Of the records that follow, copy only the lines from the line containing "PortBufs = 22" to the line containing "Synth warn = 0", both included, exactly as written.
+++ INFORMATION SUPPLIED +++
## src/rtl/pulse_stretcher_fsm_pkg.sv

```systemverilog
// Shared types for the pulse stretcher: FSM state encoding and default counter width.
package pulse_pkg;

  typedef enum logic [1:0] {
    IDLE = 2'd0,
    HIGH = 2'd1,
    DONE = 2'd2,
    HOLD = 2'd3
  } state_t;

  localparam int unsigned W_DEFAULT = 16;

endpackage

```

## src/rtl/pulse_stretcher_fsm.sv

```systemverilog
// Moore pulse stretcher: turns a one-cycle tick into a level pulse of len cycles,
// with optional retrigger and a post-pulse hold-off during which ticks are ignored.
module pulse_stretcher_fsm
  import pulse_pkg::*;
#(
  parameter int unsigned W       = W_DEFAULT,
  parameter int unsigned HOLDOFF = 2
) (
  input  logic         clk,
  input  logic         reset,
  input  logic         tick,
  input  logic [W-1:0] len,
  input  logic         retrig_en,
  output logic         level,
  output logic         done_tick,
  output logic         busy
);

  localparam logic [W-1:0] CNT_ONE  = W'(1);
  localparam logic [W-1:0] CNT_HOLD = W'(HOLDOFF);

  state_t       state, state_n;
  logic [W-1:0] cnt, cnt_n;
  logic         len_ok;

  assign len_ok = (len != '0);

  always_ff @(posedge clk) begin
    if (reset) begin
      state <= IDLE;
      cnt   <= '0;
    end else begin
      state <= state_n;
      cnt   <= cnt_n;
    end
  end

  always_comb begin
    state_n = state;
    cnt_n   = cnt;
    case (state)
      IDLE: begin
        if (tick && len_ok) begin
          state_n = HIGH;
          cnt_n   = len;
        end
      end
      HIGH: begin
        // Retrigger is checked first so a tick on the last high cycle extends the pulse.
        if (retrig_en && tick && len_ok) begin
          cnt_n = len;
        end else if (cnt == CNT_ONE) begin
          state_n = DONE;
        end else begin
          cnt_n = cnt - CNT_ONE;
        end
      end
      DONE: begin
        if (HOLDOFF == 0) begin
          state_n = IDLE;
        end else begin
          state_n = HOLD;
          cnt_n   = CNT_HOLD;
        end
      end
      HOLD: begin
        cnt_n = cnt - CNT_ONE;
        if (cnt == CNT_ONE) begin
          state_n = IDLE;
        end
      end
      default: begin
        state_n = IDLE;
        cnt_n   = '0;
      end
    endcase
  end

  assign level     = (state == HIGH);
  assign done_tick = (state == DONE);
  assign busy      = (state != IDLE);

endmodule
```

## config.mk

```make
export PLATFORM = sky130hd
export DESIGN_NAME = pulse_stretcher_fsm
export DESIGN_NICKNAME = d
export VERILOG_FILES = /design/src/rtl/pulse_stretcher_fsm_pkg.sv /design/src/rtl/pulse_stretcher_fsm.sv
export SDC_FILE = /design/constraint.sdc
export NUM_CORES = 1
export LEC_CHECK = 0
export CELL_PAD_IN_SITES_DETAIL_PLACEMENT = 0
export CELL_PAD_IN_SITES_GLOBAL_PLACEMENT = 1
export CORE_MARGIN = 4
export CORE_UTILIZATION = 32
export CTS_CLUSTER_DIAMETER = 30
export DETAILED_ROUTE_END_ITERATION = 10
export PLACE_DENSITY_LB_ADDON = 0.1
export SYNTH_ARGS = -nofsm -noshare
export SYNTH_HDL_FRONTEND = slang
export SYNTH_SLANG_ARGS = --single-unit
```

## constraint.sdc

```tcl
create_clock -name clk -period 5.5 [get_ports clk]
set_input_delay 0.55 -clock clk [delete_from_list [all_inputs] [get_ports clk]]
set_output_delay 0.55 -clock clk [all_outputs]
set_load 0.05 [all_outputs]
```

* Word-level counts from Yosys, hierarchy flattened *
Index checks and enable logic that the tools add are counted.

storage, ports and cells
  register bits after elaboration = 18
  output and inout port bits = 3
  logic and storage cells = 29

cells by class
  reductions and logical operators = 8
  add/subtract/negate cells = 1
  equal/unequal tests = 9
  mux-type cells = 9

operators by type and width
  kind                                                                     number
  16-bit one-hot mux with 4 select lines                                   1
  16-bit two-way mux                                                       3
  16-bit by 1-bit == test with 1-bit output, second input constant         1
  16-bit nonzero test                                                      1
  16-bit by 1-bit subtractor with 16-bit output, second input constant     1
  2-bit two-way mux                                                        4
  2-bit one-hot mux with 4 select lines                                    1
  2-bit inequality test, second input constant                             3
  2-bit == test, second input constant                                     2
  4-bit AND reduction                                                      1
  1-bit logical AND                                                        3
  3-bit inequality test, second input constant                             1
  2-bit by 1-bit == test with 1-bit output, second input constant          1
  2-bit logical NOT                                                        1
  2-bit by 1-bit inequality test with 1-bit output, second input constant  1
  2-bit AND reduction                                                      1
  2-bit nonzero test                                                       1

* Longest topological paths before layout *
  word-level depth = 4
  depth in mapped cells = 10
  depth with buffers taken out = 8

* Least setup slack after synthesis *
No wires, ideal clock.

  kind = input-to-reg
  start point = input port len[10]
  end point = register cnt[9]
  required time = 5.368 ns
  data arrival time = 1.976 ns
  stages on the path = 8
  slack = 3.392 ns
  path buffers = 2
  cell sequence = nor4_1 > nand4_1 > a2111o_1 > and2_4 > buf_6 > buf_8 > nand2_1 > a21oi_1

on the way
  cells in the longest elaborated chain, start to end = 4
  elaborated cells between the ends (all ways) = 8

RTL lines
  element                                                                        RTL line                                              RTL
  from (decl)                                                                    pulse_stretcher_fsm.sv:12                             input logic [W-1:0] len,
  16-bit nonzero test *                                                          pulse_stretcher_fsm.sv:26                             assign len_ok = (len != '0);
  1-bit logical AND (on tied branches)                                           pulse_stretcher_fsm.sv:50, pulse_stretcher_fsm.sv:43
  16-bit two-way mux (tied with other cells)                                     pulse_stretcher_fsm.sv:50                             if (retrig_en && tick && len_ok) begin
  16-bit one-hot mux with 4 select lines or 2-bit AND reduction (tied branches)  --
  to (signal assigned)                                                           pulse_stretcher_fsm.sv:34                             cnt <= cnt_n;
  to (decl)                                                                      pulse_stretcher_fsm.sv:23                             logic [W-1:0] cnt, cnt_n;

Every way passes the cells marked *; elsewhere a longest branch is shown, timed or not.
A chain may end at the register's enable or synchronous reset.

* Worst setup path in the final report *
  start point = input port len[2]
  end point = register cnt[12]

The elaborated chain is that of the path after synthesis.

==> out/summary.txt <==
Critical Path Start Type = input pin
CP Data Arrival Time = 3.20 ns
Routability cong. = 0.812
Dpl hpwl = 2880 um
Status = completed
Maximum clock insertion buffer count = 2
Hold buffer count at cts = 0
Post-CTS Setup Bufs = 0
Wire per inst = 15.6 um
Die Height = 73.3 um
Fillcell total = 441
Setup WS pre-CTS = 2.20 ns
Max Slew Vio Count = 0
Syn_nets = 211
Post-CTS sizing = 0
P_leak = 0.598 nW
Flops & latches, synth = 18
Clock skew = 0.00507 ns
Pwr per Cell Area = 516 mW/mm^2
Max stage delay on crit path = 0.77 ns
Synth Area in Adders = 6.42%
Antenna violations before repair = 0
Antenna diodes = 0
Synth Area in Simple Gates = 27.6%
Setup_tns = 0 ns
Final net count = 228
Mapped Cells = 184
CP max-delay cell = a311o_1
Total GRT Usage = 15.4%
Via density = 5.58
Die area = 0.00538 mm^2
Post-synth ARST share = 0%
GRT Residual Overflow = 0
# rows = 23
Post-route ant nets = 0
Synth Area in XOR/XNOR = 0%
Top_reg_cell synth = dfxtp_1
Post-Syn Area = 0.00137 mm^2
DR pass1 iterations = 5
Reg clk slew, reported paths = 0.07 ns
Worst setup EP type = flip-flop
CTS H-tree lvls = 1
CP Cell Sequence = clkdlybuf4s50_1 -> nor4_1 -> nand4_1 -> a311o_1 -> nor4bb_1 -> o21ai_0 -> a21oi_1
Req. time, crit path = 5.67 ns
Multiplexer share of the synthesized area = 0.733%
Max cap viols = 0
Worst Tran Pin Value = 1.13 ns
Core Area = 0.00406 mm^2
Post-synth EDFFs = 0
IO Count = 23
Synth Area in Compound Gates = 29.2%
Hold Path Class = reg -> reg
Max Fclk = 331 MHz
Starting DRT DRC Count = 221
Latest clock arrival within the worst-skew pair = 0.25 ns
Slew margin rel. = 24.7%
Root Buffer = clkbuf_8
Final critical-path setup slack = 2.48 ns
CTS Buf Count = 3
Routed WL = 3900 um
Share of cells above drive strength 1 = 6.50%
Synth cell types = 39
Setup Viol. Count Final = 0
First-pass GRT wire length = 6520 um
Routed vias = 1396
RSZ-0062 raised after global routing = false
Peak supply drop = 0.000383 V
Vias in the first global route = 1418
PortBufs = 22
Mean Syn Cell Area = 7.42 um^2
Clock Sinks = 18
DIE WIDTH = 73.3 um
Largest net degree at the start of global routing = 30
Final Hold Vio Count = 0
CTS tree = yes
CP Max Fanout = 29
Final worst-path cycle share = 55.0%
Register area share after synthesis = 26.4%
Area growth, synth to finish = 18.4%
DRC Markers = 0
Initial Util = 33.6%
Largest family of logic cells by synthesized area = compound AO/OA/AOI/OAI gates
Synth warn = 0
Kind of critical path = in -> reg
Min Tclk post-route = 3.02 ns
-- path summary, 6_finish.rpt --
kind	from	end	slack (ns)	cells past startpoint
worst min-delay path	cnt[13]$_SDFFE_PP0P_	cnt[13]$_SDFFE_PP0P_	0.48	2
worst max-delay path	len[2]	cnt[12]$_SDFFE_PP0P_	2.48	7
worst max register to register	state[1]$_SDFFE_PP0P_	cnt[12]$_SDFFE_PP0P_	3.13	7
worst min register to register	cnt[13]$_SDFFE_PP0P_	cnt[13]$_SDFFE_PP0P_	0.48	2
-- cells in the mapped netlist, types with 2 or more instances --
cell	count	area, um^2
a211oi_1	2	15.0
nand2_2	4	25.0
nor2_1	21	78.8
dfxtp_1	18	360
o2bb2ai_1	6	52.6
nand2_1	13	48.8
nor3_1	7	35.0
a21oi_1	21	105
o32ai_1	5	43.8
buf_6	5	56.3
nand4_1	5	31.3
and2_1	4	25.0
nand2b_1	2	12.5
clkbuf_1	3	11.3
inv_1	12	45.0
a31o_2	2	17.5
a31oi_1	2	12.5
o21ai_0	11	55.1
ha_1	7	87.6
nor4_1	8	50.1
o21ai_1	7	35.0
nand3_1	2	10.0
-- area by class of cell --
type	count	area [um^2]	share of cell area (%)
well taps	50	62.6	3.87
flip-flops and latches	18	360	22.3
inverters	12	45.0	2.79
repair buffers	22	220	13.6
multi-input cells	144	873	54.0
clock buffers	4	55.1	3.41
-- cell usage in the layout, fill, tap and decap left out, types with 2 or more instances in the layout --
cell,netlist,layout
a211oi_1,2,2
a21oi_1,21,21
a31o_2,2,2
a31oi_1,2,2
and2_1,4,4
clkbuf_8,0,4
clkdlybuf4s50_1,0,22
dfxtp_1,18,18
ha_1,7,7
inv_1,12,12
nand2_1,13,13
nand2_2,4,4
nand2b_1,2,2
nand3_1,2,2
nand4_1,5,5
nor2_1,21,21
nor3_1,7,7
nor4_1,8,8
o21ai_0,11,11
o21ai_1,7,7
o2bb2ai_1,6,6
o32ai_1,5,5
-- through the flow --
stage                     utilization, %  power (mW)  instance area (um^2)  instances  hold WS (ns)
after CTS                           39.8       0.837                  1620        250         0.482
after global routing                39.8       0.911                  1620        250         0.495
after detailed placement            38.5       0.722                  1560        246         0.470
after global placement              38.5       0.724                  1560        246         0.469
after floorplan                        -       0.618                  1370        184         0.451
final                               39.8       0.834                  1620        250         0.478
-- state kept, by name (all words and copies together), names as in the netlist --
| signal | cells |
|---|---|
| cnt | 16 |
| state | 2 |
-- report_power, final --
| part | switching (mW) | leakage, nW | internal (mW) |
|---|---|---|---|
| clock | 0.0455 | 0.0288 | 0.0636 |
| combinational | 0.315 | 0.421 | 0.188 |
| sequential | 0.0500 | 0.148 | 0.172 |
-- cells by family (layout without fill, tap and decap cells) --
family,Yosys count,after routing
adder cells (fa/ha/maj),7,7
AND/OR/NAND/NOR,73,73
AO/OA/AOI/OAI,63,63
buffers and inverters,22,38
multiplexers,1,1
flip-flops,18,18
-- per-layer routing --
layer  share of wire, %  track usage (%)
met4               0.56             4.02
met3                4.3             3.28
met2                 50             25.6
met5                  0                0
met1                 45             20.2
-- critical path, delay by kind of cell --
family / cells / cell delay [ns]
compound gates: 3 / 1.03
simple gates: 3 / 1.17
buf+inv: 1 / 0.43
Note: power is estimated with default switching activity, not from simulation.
+++
+++ INFORMATION SUPPLIED +++
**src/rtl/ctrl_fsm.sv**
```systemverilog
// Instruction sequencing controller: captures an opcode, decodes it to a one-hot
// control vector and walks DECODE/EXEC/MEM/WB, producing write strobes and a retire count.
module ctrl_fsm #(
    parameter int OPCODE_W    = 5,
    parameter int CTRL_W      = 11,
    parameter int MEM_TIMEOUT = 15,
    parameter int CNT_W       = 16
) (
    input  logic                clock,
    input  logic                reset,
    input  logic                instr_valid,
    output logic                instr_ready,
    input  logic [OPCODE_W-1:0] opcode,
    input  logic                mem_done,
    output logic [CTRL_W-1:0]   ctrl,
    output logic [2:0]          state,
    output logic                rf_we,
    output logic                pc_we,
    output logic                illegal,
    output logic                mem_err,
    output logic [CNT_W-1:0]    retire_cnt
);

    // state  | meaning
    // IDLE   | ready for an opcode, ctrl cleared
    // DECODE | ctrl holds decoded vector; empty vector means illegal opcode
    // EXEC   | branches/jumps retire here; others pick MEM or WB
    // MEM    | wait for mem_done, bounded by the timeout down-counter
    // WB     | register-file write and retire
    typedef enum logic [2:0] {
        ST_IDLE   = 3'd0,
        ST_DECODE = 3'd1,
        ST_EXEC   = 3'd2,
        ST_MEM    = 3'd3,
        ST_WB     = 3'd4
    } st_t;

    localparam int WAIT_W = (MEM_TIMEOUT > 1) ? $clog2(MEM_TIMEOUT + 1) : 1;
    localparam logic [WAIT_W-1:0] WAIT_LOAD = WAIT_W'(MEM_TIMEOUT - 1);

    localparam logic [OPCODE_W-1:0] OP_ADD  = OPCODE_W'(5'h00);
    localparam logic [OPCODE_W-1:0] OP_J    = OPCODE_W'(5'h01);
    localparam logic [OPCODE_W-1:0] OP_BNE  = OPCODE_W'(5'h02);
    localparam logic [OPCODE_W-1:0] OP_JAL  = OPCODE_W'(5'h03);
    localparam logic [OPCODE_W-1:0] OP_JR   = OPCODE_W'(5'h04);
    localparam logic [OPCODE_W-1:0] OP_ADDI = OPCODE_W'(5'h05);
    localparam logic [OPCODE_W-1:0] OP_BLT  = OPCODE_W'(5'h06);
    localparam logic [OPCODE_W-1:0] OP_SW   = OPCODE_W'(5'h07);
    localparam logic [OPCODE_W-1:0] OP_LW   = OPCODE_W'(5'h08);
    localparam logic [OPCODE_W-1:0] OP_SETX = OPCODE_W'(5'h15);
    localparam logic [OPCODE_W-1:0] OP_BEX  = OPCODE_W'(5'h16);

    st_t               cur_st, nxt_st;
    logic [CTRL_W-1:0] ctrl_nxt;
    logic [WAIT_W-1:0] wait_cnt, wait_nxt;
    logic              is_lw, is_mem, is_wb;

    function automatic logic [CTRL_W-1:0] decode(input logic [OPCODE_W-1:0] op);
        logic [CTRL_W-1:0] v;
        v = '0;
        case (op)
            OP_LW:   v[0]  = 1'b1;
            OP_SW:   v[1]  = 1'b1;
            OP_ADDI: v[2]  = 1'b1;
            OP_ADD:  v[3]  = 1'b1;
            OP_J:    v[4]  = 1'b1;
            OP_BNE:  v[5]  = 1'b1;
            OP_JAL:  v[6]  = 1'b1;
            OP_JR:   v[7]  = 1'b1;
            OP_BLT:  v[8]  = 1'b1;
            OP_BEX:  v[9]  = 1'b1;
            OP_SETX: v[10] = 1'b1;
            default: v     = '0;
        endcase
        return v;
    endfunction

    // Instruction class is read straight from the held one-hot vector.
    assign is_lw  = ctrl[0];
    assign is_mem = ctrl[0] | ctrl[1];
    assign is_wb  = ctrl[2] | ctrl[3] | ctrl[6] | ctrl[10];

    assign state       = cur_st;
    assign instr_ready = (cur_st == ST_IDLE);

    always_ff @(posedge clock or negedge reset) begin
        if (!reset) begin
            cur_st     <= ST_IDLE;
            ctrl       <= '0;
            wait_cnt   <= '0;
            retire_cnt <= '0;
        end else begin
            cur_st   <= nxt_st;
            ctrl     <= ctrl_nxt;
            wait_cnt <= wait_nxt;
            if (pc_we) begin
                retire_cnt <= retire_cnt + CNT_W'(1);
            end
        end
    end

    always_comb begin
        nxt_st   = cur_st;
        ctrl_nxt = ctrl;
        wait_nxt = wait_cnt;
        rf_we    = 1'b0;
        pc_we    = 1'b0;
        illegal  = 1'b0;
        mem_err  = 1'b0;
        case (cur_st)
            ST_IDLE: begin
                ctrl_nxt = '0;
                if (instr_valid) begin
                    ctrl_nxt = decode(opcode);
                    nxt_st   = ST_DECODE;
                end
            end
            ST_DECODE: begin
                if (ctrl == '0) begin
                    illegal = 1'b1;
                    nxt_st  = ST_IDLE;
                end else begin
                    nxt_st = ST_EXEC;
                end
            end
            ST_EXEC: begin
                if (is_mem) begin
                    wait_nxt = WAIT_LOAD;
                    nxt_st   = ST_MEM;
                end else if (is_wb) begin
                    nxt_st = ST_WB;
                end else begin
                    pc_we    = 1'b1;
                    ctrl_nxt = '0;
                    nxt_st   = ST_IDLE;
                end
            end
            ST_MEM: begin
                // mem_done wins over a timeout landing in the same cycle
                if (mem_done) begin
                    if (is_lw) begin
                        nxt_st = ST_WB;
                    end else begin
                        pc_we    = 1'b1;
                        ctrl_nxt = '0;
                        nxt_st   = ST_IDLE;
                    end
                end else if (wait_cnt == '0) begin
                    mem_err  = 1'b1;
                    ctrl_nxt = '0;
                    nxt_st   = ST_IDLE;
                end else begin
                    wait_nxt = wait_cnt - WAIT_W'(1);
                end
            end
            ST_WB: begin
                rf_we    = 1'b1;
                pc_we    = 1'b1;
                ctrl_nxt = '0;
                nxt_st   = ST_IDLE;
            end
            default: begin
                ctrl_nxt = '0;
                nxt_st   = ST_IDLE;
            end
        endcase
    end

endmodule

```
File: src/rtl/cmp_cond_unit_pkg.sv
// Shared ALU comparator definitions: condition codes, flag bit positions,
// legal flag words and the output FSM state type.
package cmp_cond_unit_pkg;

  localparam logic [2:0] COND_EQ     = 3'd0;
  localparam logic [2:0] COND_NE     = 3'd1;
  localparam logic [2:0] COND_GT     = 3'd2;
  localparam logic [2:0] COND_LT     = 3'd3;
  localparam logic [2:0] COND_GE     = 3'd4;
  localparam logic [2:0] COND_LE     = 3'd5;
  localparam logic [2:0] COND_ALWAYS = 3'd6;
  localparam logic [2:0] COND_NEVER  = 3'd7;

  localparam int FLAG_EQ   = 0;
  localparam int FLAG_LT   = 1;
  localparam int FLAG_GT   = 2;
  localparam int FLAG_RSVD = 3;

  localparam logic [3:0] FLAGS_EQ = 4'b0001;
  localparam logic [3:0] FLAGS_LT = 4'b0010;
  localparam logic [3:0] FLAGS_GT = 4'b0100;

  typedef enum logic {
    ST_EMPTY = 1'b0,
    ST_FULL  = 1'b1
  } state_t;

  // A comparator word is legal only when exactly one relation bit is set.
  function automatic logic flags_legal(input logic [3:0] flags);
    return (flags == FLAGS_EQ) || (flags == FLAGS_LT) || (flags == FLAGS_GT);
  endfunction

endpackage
+++
▶ _YOUR RESPONSE_:
PortBufs = 22
Mean Syn Cell Area = 7.42 um^2
Clock Sinks = 18
DIE WIDTH = 73.3 um
Largest net degree at the start of global routing = 30
Final Hold Vio Count = 0
CTS tree = yes
CP Max Fanout = 29
Final worst-path cycle share = 55.0%
Register area share after synthesis = 26.4%
Area growth, synth to finish = 18.4%
DRC Markers = 0
Initial Util = 33.6%
Largest family of logic cells by synthesized area = compound AO/OA/AOI/OAI gates
Synth warn = 0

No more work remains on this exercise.